[Material shown — start]
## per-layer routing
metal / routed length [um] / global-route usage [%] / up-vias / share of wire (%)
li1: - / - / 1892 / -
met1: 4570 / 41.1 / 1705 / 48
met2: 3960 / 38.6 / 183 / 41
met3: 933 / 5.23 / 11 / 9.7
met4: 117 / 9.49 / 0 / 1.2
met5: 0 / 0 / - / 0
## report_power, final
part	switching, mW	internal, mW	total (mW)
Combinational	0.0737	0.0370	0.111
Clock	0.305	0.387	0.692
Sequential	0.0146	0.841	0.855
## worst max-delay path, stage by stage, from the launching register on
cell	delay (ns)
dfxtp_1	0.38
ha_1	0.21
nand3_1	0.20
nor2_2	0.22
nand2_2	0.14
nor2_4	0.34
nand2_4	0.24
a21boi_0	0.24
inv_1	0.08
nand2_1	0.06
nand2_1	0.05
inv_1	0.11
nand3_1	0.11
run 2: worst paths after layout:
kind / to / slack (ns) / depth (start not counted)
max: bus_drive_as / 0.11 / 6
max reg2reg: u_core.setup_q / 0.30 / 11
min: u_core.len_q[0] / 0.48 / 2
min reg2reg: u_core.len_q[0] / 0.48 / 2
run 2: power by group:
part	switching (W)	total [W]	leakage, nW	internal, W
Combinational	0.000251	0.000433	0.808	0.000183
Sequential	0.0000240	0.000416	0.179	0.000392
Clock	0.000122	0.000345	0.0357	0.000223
## src/rtl/jk_arb_pkg.sv

```systemverilog
// jk_arb_pkg: shared FSM state type and JK command encodings for jk_reg_arbiter.
//   state_t : IDLE (waiting for a request), APPLY (register update), RESP (answer handshake)
//   OP_*    : {J,K} command encodings applied to each masked register bit
package jk_arb_pkg;

    typedef enum logic [1:0] {IDLE, APPLY, RESP} state_t;

    localparam logic [1:0] OP_HOLD = 2'b00;
    localparam logic [1:0] OP_CLR  = 2'b01;
    localparam logic [1:0] OP_SET  = 2'b10;
    localparam logic [1:0] OP_TGL  = 2'b11;

endpackage

```

## src/rtl/rr_arbiter.sv

```systemverilog
// rr_arbiter: combinational round-robin picker; the search starts at ptr and wraps.
//   req   in  N_REQ  request vector
//   ptr   in  IDW    highest-priority index for this search
//   grant out N_REQ  one-hot grant (zero when no request)
//   idx   out IDW    encoded winner index
//   any   out 1      at least one request present
module rr_arbiter #(
    parameter int N_REQ = 4,
    parameter int IDW   = $clog2(N_REQ)
) (
    input  logic [N_REQ-1:0] req,
    input  logic [IDW-1:0]   ptr,
    output logic [N_REQ-1:0] grant,
    output logic [IDW-1:0]   idx,
    output logic             any
);

    // Walk offsets from farthest to nearest so the nearest requester at or after ptr wins last.
    always_comb begin
        idx = '0;
        for (int i = N_REQ - 1; i >= 0; i--) begin
            if (req[(int'(ptr) + i) % N_REQ]) idx = IDW'((int'(ptr) + i) % N_REQ);
        end
        any   = |req;
        grant = any ? N_REQ'(1) << idx : '0;
    end

endmodule

```

## src/rtl/jk_reg_arbiter.sv

```systemverilog
// jk_reg_arbiter: round-robin shared JK register bank; one command per grant, answered by a response handshake.
//   clk, rst (sync, active-low)
//   req_valid/req_ready  per-requester command handshake (ready one-hot)
//   req_op   {J,K} per requester at [2i+1:2i];  req_mask WIDTH bits per requester
//   resp_valid/resp_ready, resp_id, resp_q  answer carrying the updated register value
//   q     live register contents;  busy  FSM not idle
module jk_reg_arbiter
    import jk_arb_pkg::*;
#(
    parameter int N_REQ = 4,
    parameter int WIDTH = 8,
    parameter int IDW   = $clog2(N_REQ)
) (
    input  logic                   clk,
    input  logic                   rst,
    input  logic [N_REQ-1:0]       req_valid,
    output logic [N_REQ-1:0]       req_ready,
    input  logic [2*N_REQ-1:0]     req_op,
    input  logic [WIDTH*N_REQ-1:0] req_mask,
    output logic                   resp_valid,
    input  logic                   resp_ready,
    output logic [IDW-1:0]         resp_id,
    output logic [WIDTH-1:0]       resp_q,
    output logic [WIDTH-1:0]       q,
    output logic                   busy
);

    state_t           state, state_nx;
    logic [IDW-1:0]   ptr, id_r, win;
    logic [1:0]       op_r;
    logic [WIDTH-1:0] mask_r, q_nx;
    logic [N_REQ-1:0] grant;
    logic             any;

    rr_arbiter #(.N_REQ(N_REQ), .IDW(IDW)) u_arb (
        .req   (req_valid),
        .ptr   (ptr),
        .grant (grant),
        .idx   (win),
        .any   (any)
    );

    always_ff @(posedge clk) begin
        if (!rst) state <= IDLE;
        else      state <= state_nx;
    end

    always_comb begin
        state_nx = state == IDLE  ? (any ? APPLY : IDLE) :
                   state == APPLY ? RESP :
                   state == RESP  ? (resp_ready ? IDLE : RESP) : IDLE;
    end

    // Ready is gated by rst so no acceptance is signalled while reset is held.
    always_comb begin
        req_ready  = (rst && state == IDLE) ? grant : '0;
        resp_valid = state == RESP;
        resp_id    = resp_valid ? id_r : '0;
        resp_q     = resp_valid ? q : '0;
        busy       = state != IDLE;
    end

    always_ff @(posedge clk) begin
        if (!rst) begin
            ptr    <= '0;
            id_r   <= '0;
            op_r   <= OP_HOLD;
            mask_r <= '0;
            q      <= '0;
        end else begin
            if (state == IDLE && any) begin
                op_r   <= req_op[2*win +: 2];
                mask_r <= req_mask[WIDTH*win +: WIDTH];
                id_r   <= win;
                ptr    <= win == IDW'(N_REQ - 1) ? '0 : win + 1'b1;
            end
            if (state == APPLY) q <= q_nx;
        end
    end

    for (genvar b = 0; b < WIDTH; b++) begin : g_bit
        logic [1:0] jk;
        assign jk      = {op_r[1] & mask_r[b], op_r[0] & mask_r[b]};
        assign q_nx[b] = jk == OP_TGL ? ~q[b] :
                         jk == OP_SET ? 1'b1  :
                         jk == OP_CLR ? 1'b0  : q[b];
    end

endmodule

```

## config.mk

```make
export PLATFORM = sky130hd
export DESIGN_NAME = jk_reg_arbiter
export DESIGN_NICKNAME = d
export VERILOG_FILES = /design/src/rtl/jk_arb_pkg.sv /design/src/rtl/rr_arbiter.sv /design/src/rtl/jk_reg_arbiter.sv
export SDC_FILE = /design/constraint.sdc
export NUM_CORES = 1
export LEC_CHECK = 0
export CORE_MARGIN = 2
export CORE_UTILIZATION = 35
export CTS_BUF_LIST = sky130_fd_sc_hd__clkbuf_16
export DETAILED_ROUTE_END_ITERATION = 10
export PLACE_DENSITY = 0.79
export SYNTH_ARGS = -nofsm -noshare
export SYNTH_HDL_FRONTEND = slang
export SYNTH_HIERARCHICAL = 1
export SYNTH_SLANG_ARGS = --single-unit
```

## constraint.sdc

```tcl
create_clock -name clk -period 4.91 [get_ports clk]
set_clock_uncertainty 0.05 [all_clocks]
set_input_delay 1.473 -clock clk [delete_from_list [all_inputs] [get_ports clk]]
set_output_delay 1.473 -clock clk [all_outputs]
set_load 0.05 [all_outputs]
```

== Word-level counts from Yosys, hierarchy flattened ==
Index checks and enable logic that the tools add are counted.

* Mux-type cells: 49
* Bitwise logic cells: 27
* $lt $le $gt $ge: 4
* Reduce and logical (&&, ||, !) cells: 24
* Equal/unequal tests: 27
* $add $sub $neg: 4
* Shift operators: 3

{| class="wikitable"
|+ Operators with widths
! cell !! number
|-
| == test 2 bit, second input constant || 18
|-
| two-way mux 1 bit || 32
|-
| indexed part select 32 x 6 -> 8 bit || 1
|-
| nonzero test 3 bit || 8
|-
| two-way mux 2 bit || 10
|-
| == test 2 x 1 -> 1 bit, second input constant || 9
|-
| AND 1 bit || 16
|-
| AND reduction 2 bit || 8
|-
| less-than comparator 3 x 4 -> 1 bit, second input constant || 3
|-
| binary-select mux 1 bit (select 2 bit) || 4
|-
| two-way mux 4 bit || 2
|-
| two-way mux 8 bit || 1
|-
| inverter 1 bit || 8
|-
| indexed part select 8 x 4 -> 2 bit || 1
|-
| OR reduction 2 bit || 3
|-
| adder 2 x 1 -> 2 bit, second input constant || 2
|-
| adder 2 bit, second input constant || 2
|-
| OR reduction 4 bit || 1
|-
| left shift 1 x 2 -> 4 bit, first input constant || 1
|-
| AND 1 bit, first input constant || 3
|-
| less-than comparator 2 x 3 -> 1 bit, second input constant || 1
|-
| logical AND 1 bit || 2
|-
| logical NOT 2 bit || 1
|-
| nonzero test 2 bit || 1
|}

* Logic and storage cells: 151
* Input port bits: 47
* Bits in registers: 24
* Output and inout port bits: 24

== Longest topological paths before layout ==
* Depth after elaboration: 13
* Gate-level depth with buffers: 8
* Gate-level depth less buffers: 7

== By module ==
Netlist, hierarchy kept.

{| class="wikitable"
|+ By module, submodules not included
! module !! seq. area each (um^2) !! area an instance (um^2) !! instances !! cells each
|-
| jk_reg_arbiter || 480.5 || 1232.4 || 1 || 115
|-
| rr_arbiter || 0.0 || 211.5 || 1 || 33
|}

== Worst setup path before layout ==
No wires, ideal clock.

* Kind: in2out
* From: input req_valid[1]
* To: output req_ready[0]
* Required time: 3.387 ns
* Path buffers: 1
* Data arrival time: 2.409 ns
* Cell stages on the path: 5
* Slack: 0.978 ns
* Cell sequence: buf_4 > o2bb2ai_1 > a22o_1 > and2_1 > and3_1

* Longest elaborated chain between the ends: 10
* Elaborated cells on any way between the ends: 19
* Classes of those cells: shift (1); mux (17); reduce/logical (1)

{| class="wikitable"
|+ Ends and longest elaborated chain
! what !! line !! text
|-
| start: declaration || jk_reg_arbiter.sv:16 || <nowiki>input logic [N_REQ-1:0] req_valid,</nowiki>
|-
| binary-select mux 1 bit (select 2 bit) || rr_arbiter.sv:22 || <nowiki>if (req[(int'(ptr) + i) % N_REQ]) idx = IDW'((int'(ptr) + i) % N_REQ);</nowiki>
|-
| two-way mux 1 bit (not written as such) (2 in a row) || rr_arbiter.sv:22 ||
|-
| two-way mux 2 bit (4 in a row) || rr_arbiter.sv:22 ||
|-
| left shift 1 x 2 -> 4 bit || rr_arbiter.sv:25 || <nowiki>grant = any ? N_REQ'(1) << idx : '0;</nowiki>
|-
| two-way mux 4 bit * || rr_arbiter.sv:25 ||
|-
| named net grant[0] || jk_reg_arbiter.sv:32 || <nowiki>logic [N_REQ-1:0] grant;</nowiki>
|-
| two-way mux 4 bit * || jk_reg_arbiter.sv:56 || <nowiki>req_ready = (rst && state == IDLE) ? grant : '0;</nowiki>
|-
| end: declaration || jk_reg_arbiter.sv:17 || <nowiki>output logic [N_REQ-1:0] req_ready,</nowiki>
|}

Mark *: on every way through the listed nets, which the timed path passes. The rest lies on a longest branch. The select of a mux whose other input is x is not followed.

== Worst setup path after layout ==
* From: input req_valid[2]
* To: output req_ready[0]

Same word-level chain as after synthesis.

==> impl_results.md <==
* Number of port buffers at 70
* Prevailing post-synth register cell: dfxtp_1
* Clock root cell: clkbuf_16
* Worst slew pin tran at 0.724 ns
* Post-synth EDFFs at 0
* VDD IR max at between 0.1 and 0.15 mV
* Die area at roughly 4700 µm²
* P_leak at 0.000843 µW
* F_max at 222 MHz
* Met3 routed WL at 195 µm
* CTS tree: yes
* Crit start category: primary input
* Hold bufs inserted after CTS at 0
* Post-route DRC at 0
* Clock Tree Buf Depth at 2
* Clk_lat worst skew at around 0.26 ns
* Layout cells sized above 1 at about an eighth
* Cell area after placement at 2160 µm²
* Final setup viols at 0
* Largest cells by area after synthesis: dfxtp_1 33%, mux4_2 16%, o2bb2ai_1 6.7%
* TritonCTS buffer count at 3
* Nets at 260
* Worst path required time at around 3.4 ns
* Max Cap Violations at 0
* First-pass GRT wire length at 5.87 mm
* Fin. Hold Viols at 0
* N_diodes at 0
* CP Max Fanout at 10
* WL final at around 3.6 mm
* Post-synth top cells: 24 x dfxtp_1, 13 x a21oi_1, 12 x and2_1
* Final critical-path required period at 4.50 ns
* CP arrival at 2.97 ns
* Synth Net Count at 196
* Die extent in x at around 68 µm
* Vias in the first global route at 1290
* Top cell type's share of synthesized area at 33.3%
* Sum Neg Setup Slack at 0 ns
* Post-synthesis cell count at 148
* M1 wire length at 1.57 mm
* Syn_area_per_cell at 9.76 µm²
* Final Max Tran Viols at 0
* Drt via density at ~5.1
* Status: completed
* Design area at 2270 µm²
* Placer Congestion at around 0.75
* Initial DRC count at between 60 and 70
* Htree depth at 1
* Ports at 71
* Final HPWL DP at ~2.9 mm
* Synth area leader: dfxtp_1
* Setup CP Type: in2out
* Period Utilization, post-route at 91.6%
* Final Core Density at a little under three fifths
* DR WL met2 at 1.75 mm
* Yosys warnings at 6
* Power Dens Cells at 304 nW/µm²
* Post-cts sizing count at 0
* Drt wl/cell at about 14 µm
* Synthesized flop and latch total at 24
* Initial antenna violation count at 0
* Initial Util at 36.4%
* Largest net degree at the start of global routing at 16
* Area delta synth->final at 57.2%
* Post-CTS Setup Inserts at 0
* Slew margin rel. at 51.6%
* Sequential share of the synthesized area at around 33%
* Count leader, synth: dfxtp_1
* CP max stage delay at 0.67 ns
* FFs w/ async S/R, synth at 0%
* CP endpoint kind: output pin
* Die height at 68.2 µm
* Syn Std Cell Area at approximately 1400 µm²
* Unrepaired setup endpoints after global routing: no
* CORE AREA at 3970 µm²
* Fillers at 363
* Post-synthesis cell type count at 29
* GRT Resource Usage Total at 16.6%
* DRT Pass-1 Iters at 4
* Slowest CP cell: clkdlybuf4s50_1
* CP Cell Sequence: clkdlybuf4s50_1 -> o2bb2ai_1 -> a22o_1 -> and2_1 -> and3_1 -> buf_4
* Clock Sink Count at 24
* Floorplan row count at 23
* HP Class: reg2reg
* Highest metal used: met4
* Total congestion overflow at 0
* Routed vias at about 1300
* Reg clk slew, reported paths at 0.06 ns
* Final ANT Viol Nets at 0
==> config.mk <==
export PLATFORM = sky130hd
export DESIGN_NAME = sdram_pool2x2_stage
export DESIGN_NICKNAME = d
export VERILOG_FILES = /design/src/rtl/sdram_pool2x2_stage.sv
export SDC_FILE = /design/constraint.sdc
export NUM_CORES = 2
export LEC_CHECK = 0
export CAP_MARGIN = 20
export CORE_AREA = 2 2 518 572
export DETAILED_ROUTE_END_ITERATION = 16
export DIE_AREA = 0 0 520 574
export PLACE_DENSITY_LB_ADDON = 0.1
export SYNTH_ARGS = -nofsm -noshare
export SYNTH_HDL_FRONTEND = slang
export SYNTH_SLANG_ARGS = --single-unit
==> constraint.sdc <==
create_clock -name clk -period 23.6 [get_ports clk]
set_input_delay 3.54 -clock clk [delete_from_list [all_inputs] [get_ports clk]]
set_output_delay 3.54 -clock clk [all_outputs]
set_load 0.01 [all_outputs]
`src/rtl/gf2_poly_div_24bit_pkg.sv`:
```
// ---------------------------------------------------------------------------
// gf2_pkg
// Shared constants and types for the GF(2)[x] division/inversion family.
//   N_DEF  : default divisor width (matches the OKA_24bit multiplier operand)
//   DVD_W  : dividend / quotient width, 2N-1 (an OKA product)
//   REM_W  : remainder width, N-1
//   PTR_W  : width of the bit pointer that walks the dividend
//   DEG_W  : width of a divisor degree value
//   gf2_state_t : IDLE / RUN / DONE controller state
// ---------------------------------------------------------------------------
package gf2_pkg;

    localparam int N_DEF = 24;
    localparam int DVD_W = 2 * N_DEF - 1;
    localparam int REM_W = N_DEF - 1;
    localparam int PTR_W = $clog2(DVD_W);
    localparam int DEG_W = $clog2(N_DEF);

    typedef enum logic [1:0] {
        IDLE = 2'd0,
        RUN  = 2'd1,
        DONE = 2'd2
    } gf2_state_t;

endpackage

```
`src/rtl/gf2_poly_div_24bit_deg_enc.sv`:
```
// ---------------------------------------------------------------------------
// gf2_deg_enc
// Leading-one detector: reports the degree of a GF(2) polynomial.
//   i_poly : W-bit polynomial, bit i = coefficient of x^i
//   o_deg  : index of the highest set bit (0 when i_poly == 0)
//   o_zero : 1 when i_poly is the zero polynomial
// Purely combinational; also intended for the inverse/GCD blocks.
// ---------------------------------------------------------------------------
module gf2_deg_enc
    import gf2_pkg::*;
#(
    parameter int W     = N_DEF,
    parameter int DEG_W = $clog2(W)
) (
    input  logic [W-1:0]     i_poly,
    output logic [DEG_W-1:0] o_deg,
    output logic             o_zero
);

    // Ascending scan: the last hit is the highest set bit.
    always_comb begin
        o_deg = '0;
        for (int i = 0; i < W; i++) begin
            if (i_poly[i]) begin
                o_deg = DEG_W'(i);
            end
        end
    end

    assign o_zero = ~|i_poly;

endmodule

```
`src/rtl/gf2_poly_div_24bit.sv`:
```
// ---------------------------------------------------------------------------
// gf2_poly_div_24bit
// Bit-serial carry-less (GF(2)[x]) long divider. Inverse of the OKA
// carry-less multipliers: dividend (2N-1 bits) / divisor (N bits).
//
// Ports
//   clk, rst     : clock, synchronous active-high reset
//   in_valid     : request valid (producer holds it until in_ready)
//   in_ready     : divider idle and able to accept a request
//   dividend     : 2N-1 bit dividend, bit i = coeff of x^i
//   divisor      : N bit divisor
//   out_valid    : result valid, held until out_ready
//   out_ready    : consumer accepts the result
//   quotient     : 2N-1 bit carry-less quotient
//   remainder    : N-1 bit carry-less remainder, deg < deg(divisor)
//   div_by_zero  : divisor was zero (qualified by out_valid)
//
// Operation: the divisor is left-aligned under the top dividend bit, then
// one quotient bit is produced per cycle while the aligned divisor slides
// right. RUN takes 2N-1-deg(divisor) cycles; a zero divisor skips RUN.
// ---------------------------------------------------------------------------
module gf2_poly_div_24bit
    import gf2_pkg::*;
#(
    parameter int N = N_DEF
) (
    input  logic           clk,
    input  logic           rst,
    input  logic           in_valid,
    output logic           in_ready,
    input  logic [2*N-2:0] dividend,
    input  logic [N-1:0]   divisor,
    output logic           out_valid,
    input  logic           out_ready,
    output logic [2*N-2:0] quotient,
    output logic [N-2:0]   remainder,
    output logic           div_by_zero
);

    localparam int DW = 2 * N - 1;
    localparam int RW = N - 1;
    localparam int PW = $clog2(DW);
    localparam int GW = $clog2(N);

    gf2_state_t      r_state;
    logic [DW-1:0]   r_w;      // working dividend / partial remainder
    logic [DW-1:0]   r_d;      // aligned divisor
    logic [DW-1:0]   r_q;      // quotient shift register
    logic [PW-1:0]   r_p;      // dividend bit currently being cleared
    logic [GW-1:0]   r_deg;    // degree of the captured divisor

    logic [GW-1:0]   w_deg;
    logic            w_zero;
    logic            w_accept;
    logic [DW-1:0]   w_d_init;
    logic            w_bit;
    logic [DW-1:0]   w_w_next;
    logic [DW-1:0]   w_q_next;
    logic            w_last;

    gf2_deg_enc #(
        .W     (N),
        .DEG_W (GW)
    ) u_deg_enc (
        .i_poly (divisor),
        .o_deg  (w_deg),
        .o_zero (w_zero)
    );

    assign in_ready = (r_state == IDLE) && !rst;
    assign w_accept = in_valid && in_ready;

    // Shift the divisor so its leading one sits on the top dividend bit.
    assign w_d_init = DW'(divisor) << (PW'(DW - 1) - PW'(w_deg));

    // One long-division step: the bit under the divisor's leading one
    // becomes the next quotient bit and, if set, is cancelled by XOR.
    assign w_bit    = r_w[r_p];
    assign w_w_next = w_bit ? (r_w ^ r_d) : r_w;
    assign w_q_next = {r_q[DW-2:0], w_bit};
    assign w_last   = (r_p == PW'(r_deg));

    always_ff @(posedge clk) begin
        if (rst) begin
            r_state     <= IDLE;
            r_w         <= '0;
            r_d         <= '0;
            r_q         <= '0;
            r_p         <= '0;
            r_deg       <= '0;
            out_valid   <= 1'b0;
            quotient    <= '0;
            remainder   <= '0;
            div_by_zero <= 1'b0;
        end else begin
            case (r_state)
                IDLE: begin
                    if (w_accept) begin
                        r_w         <= dividend;
                        r_d         <= w_d_init;
                        r_p         <= PW'(DW - 1);
                        r_q         <= '0;
                        r_deg       <= w_deg;
                        div_by_zero <= w_zero;
                        if (w_zero) begin
                            quotient  <= '0;
                            remainder <= '0;
                            out_valid <= 1'b1;
                            r_state   <= DONE;
                        end else begin
                            r_state <= RUN;
                        end
                    end
                end

                RUN: begin
                    r_q <= w_q_next;
                    r_w <= w_w_next;
                    r_d <= r_d >> 1;
                    r_p <= r_p - PW'(1);
                    if (w_last) begin
                        // Every bit at or above deg(divisor) has been cancelled.
                        assert ((w_w_next >> r_deg) == '0);
                        quotient  <= w_q_next;
                        remainder <= w_w_next[RW-1:0];
                        out_valid <= 1'b1;
                        r_state   <= DONE;
                    end
                end

                DONE: begin
                    if (out_ready) begin
                        out_valid <= 1'b0;
                        r_state   <= IDLE;
                    end
                end

                default: begin
                    r_state <= IDLE;
                end
            endcase
        end
    end

endmodule

```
[Material shown — finish]
- [Exercise objective]:
Write down again the exact lines running from the beginning of the data to the line containing "## report_power, final", with both ends included.

- [Exercise response]:
## per-layer routing
metal / routed length [um] / global-route usage [%] / up-vias / share of wire (%)
li1: - / - / 1892 / -
met1: 4570 / 41.1 / 1705 / 48
met2: 3960 / 38.6 / 183 / 41
met3: 933 / 5.23 / 11 / 9.7
met4: 117 / 9.49 / 0 / 1.2
met5: 0 / 0 / - / 0
## report_power, final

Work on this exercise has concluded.